*What the exercise asks:* Once you reach the line containing "export VERILOG_FILES = /design/src/rtl/flcb_pkg.sv" in the entries below, write out that line and each one after it down to the line containing "export SYNTH_SLANG_ARGS = --single-unit", exactly and with nothing added.

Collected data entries
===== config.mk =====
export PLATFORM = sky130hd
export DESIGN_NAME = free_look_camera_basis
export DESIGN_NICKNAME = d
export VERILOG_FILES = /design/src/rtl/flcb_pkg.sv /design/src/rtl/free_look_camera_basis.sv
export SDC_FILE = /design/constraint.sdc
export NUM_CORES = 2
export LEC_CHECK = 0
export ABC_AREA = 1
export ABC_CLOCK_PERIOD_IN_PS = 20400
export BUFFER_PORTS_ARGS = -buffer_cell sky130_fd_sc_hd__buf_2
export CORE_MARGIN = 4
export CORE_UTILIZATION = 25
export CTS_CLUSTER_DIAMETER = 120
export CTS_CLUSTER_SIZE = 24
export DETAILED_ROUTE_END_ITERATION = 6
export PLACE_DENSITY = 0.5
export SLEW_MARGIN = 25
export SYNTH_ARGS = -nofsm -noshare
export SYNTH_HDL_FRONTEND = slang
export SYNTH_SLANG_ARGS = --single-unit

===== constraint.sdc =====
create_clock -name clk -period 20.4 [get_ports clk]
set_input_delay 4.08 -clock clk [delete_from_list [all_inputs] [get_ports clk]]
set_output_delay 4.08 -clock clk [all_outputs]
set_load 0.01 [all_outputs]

...

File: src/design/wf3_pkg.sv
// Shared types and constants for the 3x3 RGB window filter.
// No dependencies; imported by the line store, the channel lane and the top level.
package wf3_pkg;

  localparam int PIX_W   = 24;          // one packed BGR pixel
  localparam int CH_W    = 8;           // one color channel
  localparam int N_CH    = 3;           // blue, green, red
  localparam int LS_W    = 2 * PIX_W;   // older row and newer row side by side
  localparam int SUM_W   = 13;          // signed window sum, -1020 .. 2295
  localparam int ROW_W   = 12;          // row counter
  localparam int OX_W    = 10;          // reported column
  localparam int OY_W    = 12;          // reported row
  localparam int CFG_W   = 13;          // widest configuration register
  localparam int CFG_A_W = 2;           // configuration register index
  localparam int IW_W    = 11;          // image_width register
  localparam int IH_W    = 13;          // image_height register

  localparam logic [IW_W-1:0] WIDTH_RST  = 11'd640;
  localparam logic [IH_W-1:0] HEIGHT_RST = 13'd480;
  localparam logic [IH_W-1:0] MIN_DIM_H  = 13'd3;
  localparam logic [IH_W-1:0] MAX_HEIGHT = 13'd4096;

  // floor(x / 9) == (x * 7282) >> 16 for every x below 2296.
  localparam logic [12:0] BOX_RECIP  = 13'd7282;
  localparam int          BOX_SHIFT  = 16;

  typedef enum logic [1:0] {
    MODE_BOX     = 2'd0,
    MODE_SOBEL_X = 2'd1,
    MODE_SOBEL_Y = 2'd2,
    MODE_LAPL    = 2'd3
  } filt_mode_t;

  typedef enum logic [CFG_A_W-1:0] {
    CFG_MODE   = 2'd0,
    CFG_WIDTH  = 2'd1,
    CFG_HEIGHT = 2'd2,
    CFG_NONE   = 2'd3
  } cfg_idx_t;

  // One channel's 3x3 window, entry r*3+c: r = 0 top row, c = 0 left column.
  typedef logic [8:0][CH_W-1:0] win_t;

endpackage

*Written solution:*
export VERILOG_FILES = /design/src/rtl/flcb_pkg.sv /design/src/rtl/free_look_camera_basis.sv
export SDC_FILE = /design/constraint.sdc
export NUM_CORES = 2
export LEC_CHECK = 0
export ABC_AREA = 1
export ABC_CLOCK_PERIOD_IN_PS = 20400
export BUFFER_PORTS_ARGS = -buffer_cell sky130_fd_sc_hd__buf_2
export CORE_MARGIN = 4
export CORE_UTILIZATION = 25
export CTS_CLUSTER_DIAMETER = 120
export CTS_CLUSTER_SIZE = 24
export DETAILED_ROUTE_END_ITERATION = 6
export PLACE_DENSITY = 0.5
export SLEW_MARGIN = 25
export SYNTH_ARGS = -nofsm -noshare
export SYNTH_HDL_FRONTEND = slang
export SYNTH_SLANG_ARGS = --single-unit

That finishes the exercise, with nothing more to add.